Understand View Behavior
For many arrays, fliplr() returns a view instead of copying all data. That is efficient, but it also means edits through the result may affect the original array.
try:
import numpy as np
except ModuleNotFoundError:
print("Install numpy to run this example.")
else:
data = np.array([
[1, 2, 3],
[4, 5, 6],
])
flipped = np.fliplr(data)
flipped[0, 0] = 99
print(flipped)
print(data)
Because the flipped result can share memory, use .copy() when you need an independent array that can be changed without affecting the source.
View behavior is a feature for performance, but it should be intentional in code that mutates data after flipping.

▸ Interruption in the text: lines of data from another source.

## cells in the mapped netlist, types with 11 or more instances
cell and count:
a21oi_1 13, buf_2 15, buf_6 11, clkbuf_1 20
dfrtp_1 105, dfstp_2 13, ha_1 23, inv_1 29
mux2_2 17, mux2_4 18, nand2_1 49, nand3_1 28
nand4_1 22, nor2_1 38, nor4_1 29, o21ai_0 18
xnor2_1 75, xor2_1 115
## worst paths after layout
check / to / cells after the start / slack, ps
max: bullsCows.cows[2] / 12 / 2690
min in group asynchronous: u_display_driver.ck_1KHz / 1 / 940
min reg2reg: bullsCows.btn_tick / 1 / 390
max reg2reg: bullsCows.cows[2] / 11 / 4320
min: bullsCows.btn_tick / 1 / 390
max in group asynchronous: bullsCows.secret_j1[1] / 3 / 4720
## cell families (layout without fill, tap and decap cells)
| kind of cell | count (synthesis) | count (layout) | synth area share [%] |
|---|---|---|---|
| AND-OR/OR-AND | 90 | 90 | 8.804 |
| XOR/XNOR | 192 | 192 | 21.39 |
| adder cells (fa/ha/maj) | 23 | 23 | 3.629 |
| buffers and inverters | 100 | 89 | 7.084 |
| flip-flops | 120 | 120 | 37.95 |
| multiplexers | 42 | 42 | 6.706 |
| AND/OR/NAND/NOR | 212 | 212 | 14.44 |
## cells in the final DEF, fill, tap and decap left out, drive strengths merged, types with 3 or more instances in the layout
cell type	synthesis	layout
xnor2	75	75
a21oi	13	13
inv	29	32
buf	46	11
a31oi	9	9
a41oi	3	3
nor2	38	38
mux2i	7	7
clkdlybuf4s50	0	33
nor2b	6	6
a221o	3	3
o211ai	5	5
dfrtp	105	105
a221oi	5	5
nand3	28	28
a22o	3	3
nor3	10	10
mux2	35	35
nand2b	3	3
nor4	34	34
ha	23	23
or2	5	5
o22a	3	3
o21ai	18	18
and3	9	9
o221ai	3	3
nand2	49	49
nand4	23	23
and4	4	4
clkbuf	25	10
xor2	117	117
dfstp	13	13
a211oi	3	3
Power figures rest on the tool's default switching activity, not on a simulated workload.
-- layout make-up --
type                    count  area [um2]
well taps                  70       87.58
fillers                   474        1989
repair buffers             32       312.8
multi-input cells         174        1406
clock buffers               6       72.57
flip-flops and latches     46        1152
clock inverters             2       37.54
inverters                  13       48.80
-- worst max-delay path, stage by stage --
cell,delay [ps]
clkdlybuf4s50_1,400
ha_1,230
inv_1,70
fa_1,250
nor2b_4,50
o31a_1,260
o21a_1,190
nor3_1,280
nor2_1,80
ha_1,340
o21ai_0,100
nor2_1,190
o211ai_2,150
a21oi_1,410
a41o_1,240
File: /design/flow/constraint.sdc
current_design Mult

set clk_period 6.0
set clk_io_pct 0.2

create_clock -name clk0 -period $clk_period

set non_clock_inputs [all_inputs -no_clocks]
set_input_delay [expr $clk_period * $clk_io_pct] -clock clk0 $non_clock_inputs
set_output_delay [expr $clk_period * $clk_io_pct] -clock clk0 [all_outputs]
File: /design/flow/design.v
module Mult(Multiplicand,Multiplier,Product);
	input	[3:0]	Multiplicand,Multiplier;
	output	reg	[7:0]	Product;
	reg    [7:0]	inter[0:2];
	always@	(*)begin
		inter[0] = (Multiplier[0]) ? {4'd0, Multiplicand} : 8'd0;
		inter[1] = (Multiplier[1]) ? inter[0] + {3'd0, Multiplicand, 1'd0} : inter[0];
		inter[2] = (Multiplier[2]) ? inter[1] + {2'd0, Multiplicand, 2'd0} : inter[1];
		Product = (Multiplier[3]) ? inter[2] + {1'd0, Multiplicand, 3'd0} : inter[2];
	end
endmodule
File: /design/flow/config.mk
export PLATFORM = sky130hd
export DESIGN_NAME = Mult
export DESIGN_NICKNAME = Mult
export VERILOG_FILES = /design/flow/design.v
export SDC_FILE = /design/flow/constraint.sdc
export NUM_CORES = 4
export LEC_CHECK = 1
export CORE_AREA = 10 10 70 70
export DIE_AREA = 0 0 80 80
File: /design/flow/run.sh
#!/bin/bash
# OpenROAD 26Q1-2900-gdf79404cd8, Yosys 0.63+post, stock flow scripts
make -C /OpenROAD-flow-scripts/flow DESIGN_CONFIG=/design/flow/config.mk WORK_HOME=/design/flow/orfs finish
==> flow_summary.toml <==
# generated from flow reports
[run]
tool_warnings = 33
drv.max_cap_violation_count = 0

[placement]
dp_slack_ns = -0.387
dpl.cell_count = 143
port_buf_inserts = 16
finalWeightedCongestion = 0.748
dp.final_hpwl_um = 1260

[sta]
setup_violations = 0
hold-worst-slack_ns = 3.26
fmax_mhz = 171
timing_max_transition_violations_final = 0
setup_slack_after_layout_ns = 0.151
slew-limit-headroom_pct = 70.9
min_period_ns = 5.85
tightestPinTransition_ns = 0.432
final_min_period_over_clock_period_pct = 97.5
final-hold-violation-count = 0

[finish]
final-instance-count-excl-fill = 155
flop_area_um2 = 0
clock_tree_buffer_count_of_the_final_layout = 0
final_layout_size_suffix_gt1_share_pct = 43.1
num-fill-cells = 355
syn_to_final_growth_pct = 84.0
layout.cells.most_common = "buf_4"
final_layout_top_logic_cells = "buf_4 (25), clkdlybuf4s50_1 (8), inv_1 (7), ha_1 (7), nand2_1 (5)"
numSequentialCells = 0

[global_routing]
grt-ovfl-total = 0
antenna_found_initial = 0
track_usage_pct = 5.20
grt_pass1_vias = 606
largest_net_degree_at_the_start_of_global_routing = 9
global_route_wire_length_before_repair_um = 2850

[logic_synthesis]
post_synth_inst_count = 69
netlist_area_um2 = 563
seq_area_frac_synth_pct = 0
yosys-stat-area_um2 = 563
yosysUniqueCellTypes = 26
synth_warnings = 2
synth.yosys.num_cells = 69
avgSynthCellArea_um2 = 8.16

[worst_hold_path]
hold_path_class = "input pin to output port"

[worst_setup_path]
critical_path.cell_chain = "dlygate4sd2_1, and2_4, ha_4, inv_1, fa_2, xnor2_2, nand2_1, xor2_2, inv_2, buf_4, buf_4, buf_4, buf_4, buf_4, buf_4, a21boi_2, ha_2, fa_2, mux2_4, dlygate4sd2_1"
crit_end_category = "output port"
worst_ep_required_time_ns = 4.80
critPathMaxStageDelay_ns = 0.43
critPathMaxFanout = 2
critPathArrivalTime_ns = 4.65
cpMaxStageDelayCell = "fa_2"
worst_setup_sp_type = "input pin"
cp_common_cell = "buf_4"
criticalPathCategory = "input pin to output port"

[die]
initial_utilization_pct = 16.5
core_region_area_mm2 = 0.00342
die_width_um = 80
ioPinCount = 16
dieHeight_um = 80
core.rowCount = 21
chip_area_mm2 = 0.00640

[power]
leakagePower_nw = 0.506
vdd_drop_max_mv = 0.0466
power_density_mw_per_mm2 = 110
p_total_mw = 0.114

[drt]
first_pass_iters = 2
drt_wl_total_um = 1650
wl_per_cell_um = 10.6
route.detailed.vias_per_inst = 3.94
ant_nets = 0
drt_iter0_drc = 9
drc = 0
routed-via-count = 611
antenna_cells = 0

[outcome]
result_of_the_run = "finished, final reports clean"

[clock_tree]
cts_hold_buf = 0
## stage by stage
| step | utilization (%) | setup TNS [ns] | instance area (um2) |
|---|---|---|---|
| 6_report | 30.3 | 0 | 1040 |
| 5_1_grt | 30.3 | -0.0190 | 1040 |
| 4_1_cts | 28.6 | 0 | 976 |
| 3_5_place_dp | 25.6 | -1.43 | 875 |
| 3_3_place_gp | 25.6 | -1.26 | 875 |
| 2_1_floorplan | - | 0 | 563 |
## synthesized netlist by cell type
cell type,number,area (um2)
fa_1,3,60.1
and3_4,1,11.3
mux2_1,1,11.3
nor2b_1,2,12.5
nand3_1,2,10.0
maj3_1,1,10.0
clkbuf_1,1,3.75
nand2_1,6,22.5
a32oi_1,1,8.76
o21ai_0,2,10.0
mux2i_1,2,20.0
o41ai_2,1,16.3
nor3_1,1,5.00
xnor2_1,2,17.5
and2_1,4,25.0
ha_1,11,138
a21boi_1,1,7.51
inv_1,8,30.0
nor2_1,1,3.75
a31oi_1,1,6.26
a21oi_1,5,25.0
o21ba_2,1,10.0
xor2_1,4,35.0
o31ai_1,1,7.51
a21o_1,3,22.5
mux2_2,3,33.8
## metal layers
metal	vias to the layer above	track usage, %	wire (um)
met3	0	0.795	54
met4	0	0	0
met1	280	7.48	873
li1	324	-	-
met2	7	8.43	719
met5	-	0	0
## final timing paths
path       startpoint         end  depth (start not counted)
max     Multiplier[0]  Product[4]                         20
min   Multiplicand[1]  Product[4]                          5
## layout make-up
cell class                      instances  area (um2)  area share [%]
Multi-Input combinational cell         60         603            58.2
Timing Repair Buffer                   41         345            33.3
Tap cell                               46        57.6            5.56
Inverter                                8        30.0            2.90
## critical path: cells and delay by family
kind	cells	cell delay, ns
buffers and inverters	10	1.31
adders and majority gates	4	1.17
xor gates and xnor gates	2	0.33
muxes	1	0.26
and+or+nand+nor	2	0.25
AOI/OAI and AO/OA	1	0.13
## what timing repair did
action	CTS	global route
resized	19	10
endpoints found under the setup margin	4	4
pin swaps	16	17
setup buffers	8	4
## logic make-up (layout without fill, tap and decap cells)
group | after synthesis | after routing | synth area share [%]
simple gates | 17 | 17 | 16.0
buf+inv | 9 | 49 | 6.00
xor+xnor | 6 | 6 | 9.33
mux | 6 | 6 | 11.6
compound gates | 16 | 16 | 20.2
fa+ha+maj | 15 | 15 | 36.9
## report_power, final
| part | leakage (nW) | total [mW] | switching [mW] | internal [mW] |
|---|---|---|---|---|
| combinational | 0.506 | 0.114 | 0.0439 | 0.0698 |
| sequential | 0 | 0 | 0 | 0 |
| clock | 0 | 0 | 0 | 0 |
Power and IR drop assume default switching activity.
### ./design.v
package arcabuco_core_pack;
typedef enum logic [3:0]{ alu_nop2=4'd0,alu_nop1,alu_sll, alu_srl,  alu_sra, alu_add, alu_sub, alu_xor,  alu_or,   alu_and, alu_slt,
                          alu_sltu, alu_eq,  alu_neq, alu_grt, alu_grtu} t_alu_opcode;
typedef enum logic [2:0]{ mul=3'd0, mulh, mulhsu, mulhu, div, divu, rem, remu} t_muldiv_opcode;
localparam [31:0] INIT_PC    =  '0;
localparam [0:0]  MEM_SKIP   = 1'b1;
localparam [0:0]  HAVE_MUL   = 1'b1;
localparam [0:0]  MUL_BUFF   = 1'b1;
localparam int    MUL_STAGES = 2;
localparam [7:0] TCM_BASE=8'h01; 
localparam [7:0] DPB_BASE=8'h02; 
typedef enum logic [5:0] {
    inst_invalid = 6'd0,
    inst_lui     = 6'd1,
    inst_auipc   = 6'd2,
    inst_jal     = 6'd3,
    inst_beq     = 6'd4,
    inst_bne     = 6'd5,
    inst_blt     = 6'd6,
    inst_bge     = 6'd7,
    inst_bltu    = 6'd8,
    inst_bgeu    = 6'd9,
    inst_sb      = 6'd10,
    inst_sh      = 6'd11,
    inst_sw      = 6'd12,
    inst_jalr    = 6'd13,
    inst_lb      = 6'd14,
    inst_lh      = 6'd15,
    inst_lw      = 6'd16,
    inst_lbu     = 6'd17,
    inst_lhu     = 6'd18,
    inst_addi    = 6'd19,
    inst_slti    = 6'd20,
    inst_sltiu   = 6'd21,
    inst_xori    = 6'd22,
    inst_ori     = 6'd23,
    inst_andi    = 6'd24,
    inst_slli    = 6'd25,
    inst_srli    = 6'd26,
    inst_srai    = 6'd27,
    inst_ebreak  = 6'd28,
    inst_csrrw   = 6'd29,
    inst_csrrs   = 6'd30,
    inst_csrrc   = 6'd31,
    inst_csrrwi  = 6'd32,
    inst_csrrsi  = 6'd33,
    inst_csrrci  = 6'd34,
    inst_add     = 6'd35,
    inst_mul     = 6'd36,
    inst_sub     = 6'd37,
    inst_sll     = 6'd38,
    inst_mulh    = 6'd39,
    inst_slt     = 6'd40,
    inst_mulhsu  = 6'd41,
    inst_sltu    = 6'd42,
    inst_mulhu   = 6'd43,
    inst_xor_    = 6'd44,
    inst_div     = 6'd45,
    inst_srl     = 6'd46,
    inst_divu    = 6'd47,
    inst_sra     = 6'd48,
    inst_or_     = 6'd49,
    inst_rem     = 6'd50,
    inst_and_    = 6'd51,
    inst_remu    = 6'd52
} t_instruction;
typedef struct packed {
    logic        mux1_select;    
    logic [1:0]  mux2_select;    
    logic        jump;           
    logic        en;
} if_ctrl_t;
typedef struct packed {
    logic        wen        ;
    logic  [1:0] mux1_select;
    logic        mux2_select;
    logic        mux4_select;
    logic        mux5_select;
} id_ctrl_t;
typedef struct packed {
   logic [4:0]  rd_addr_out ;
   logic [4:0]  rs1_addr_out;
   logic [4:0]  rs2_addr_out;
} rf_addrs_t;
typedef struct packed {
   logic [31:0]   rs1_data_out;
   logic [31:0]   rs2_data_out;
   logic [31:0]   imm_data_out;
   rf_addrs_t     id_ctrl_out;
} id_ex_pipe_t;
typedef struct packed {
t_alu_opcode     alu_selector;
t_muldiv_opcode  muldiv_selector;
logic            muldiv_en;
logic  [1:0]     mux1_select; 
logic  [1:0]     mux2_select;
logic            mux3_select;
} ex_ctrl_cmd_t;
typedef struct packed {
logic comp_res;
logic mul_busy;
logic memory_access;
} ex_ctrl_rsp_t;
typedef struct packed {
    logic [1:0]  write; 
    logic [2:0]  read;  
} mem_ctrl_t;
typedef struct packed {
logic if_flush;
logic if_en;
logic mem_wb_stall;
logic ex_mem_stall;
} pipe_ctrl_t;
endpackage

Flip Higher-Dimensional Arrays
fliplr() also works with arrays that have more than two dimensions. It still reverses axis 1, leaving the other axes in their existing order.
try:
import numpy as np
except ModuleNotFoundError:
print("Install numpy to run this example.")
else:
data = np.arange(12).reshape(2, 2, 3)
result = np.fliplr(data)
print(data.shape)
print(result.shape)
print(result[0])
The shape remains the same, but the entries along the second axis are reversed. This matters for stacked matrices, batches, or grid data with extra channels.
When working with more than two dimensions, write down which axis represents rows, columns, batches, or channels. Then choose fliplr(), flipud(), or flip() based on that axis meaning.
In short, np.fliplr() is the clear tool for reversing columns in arrays with at least two dimensions. It keeps row order intact, can return an efficient view, and is equivalent to a column-axis reversal.
For production code, keep a small test case that shows the before-and-after matrix. That simple test catches wrong-axis mistakes quickly and documents why the transformation is a left-right flip instead of a row reversal or transpose.
Understand The Axis
For a two-dimensional array, fliplr keeps each row intact while reversing the order of columns. With more dimensions, it still targets axis 1 rather than reversing every axis.

Check The Rank
A one-dimensional array has no second axis, so np.fliplr raises an error. Reshape or choose another operation only when that change matches the data model.
Compare Related Operations
Use np.flip with an explicit axis when axis choice should be visible, slicing when a simple two-dimensional reversal is sufficient, and rot90 only for a rotation rather than a mirror.
Consider Views And Strides
The result can share storage with the input and expose reversed strides. Read-only use is straightforward, but code that assumes contiguous memory should make that assumption explicit.

Preserve Shape And Dtype
fliplr changes ordering, not shape or element dtype. Check those invariants when the result enters a serializer, image pipeline, matrix calculation, or compiled extension.
Test Representative Arrays
Test a two-dimensional matrix with unique values, a higher-dimensional array, a singleton dimension, an empty dimension, dtype preservation, expected shape, and a one-dimensional input that should fail clearly.
Use the official NumPy fliplr documentation for axis and view behavior. Related Python Pool references include NumPy arrays and testing.
For related array transformations, compare NumPy shapes, axis tests, and sequence order before flipping data.
Frequently Asked Questions
What does NumPy fliplr do?
np.fliplr reverses the order of elements along the second axis, so a two-dimensional array’s columns appear from right to left.
Does fliplr change the shape?
No. The output has the same shape as the input, although its memory layout and view behavior should be considered in downstream code.
Can I use fliplr on a one-dimensional array?
No. fliplr requires an array with at least two dimensions because it operates on the second axis.
Is NumPy fliplr the same as reversing every axis?
No. fliplr reverses columns only; use an operation whose axis semantics match the intended transformation when working with higher-dimensional data.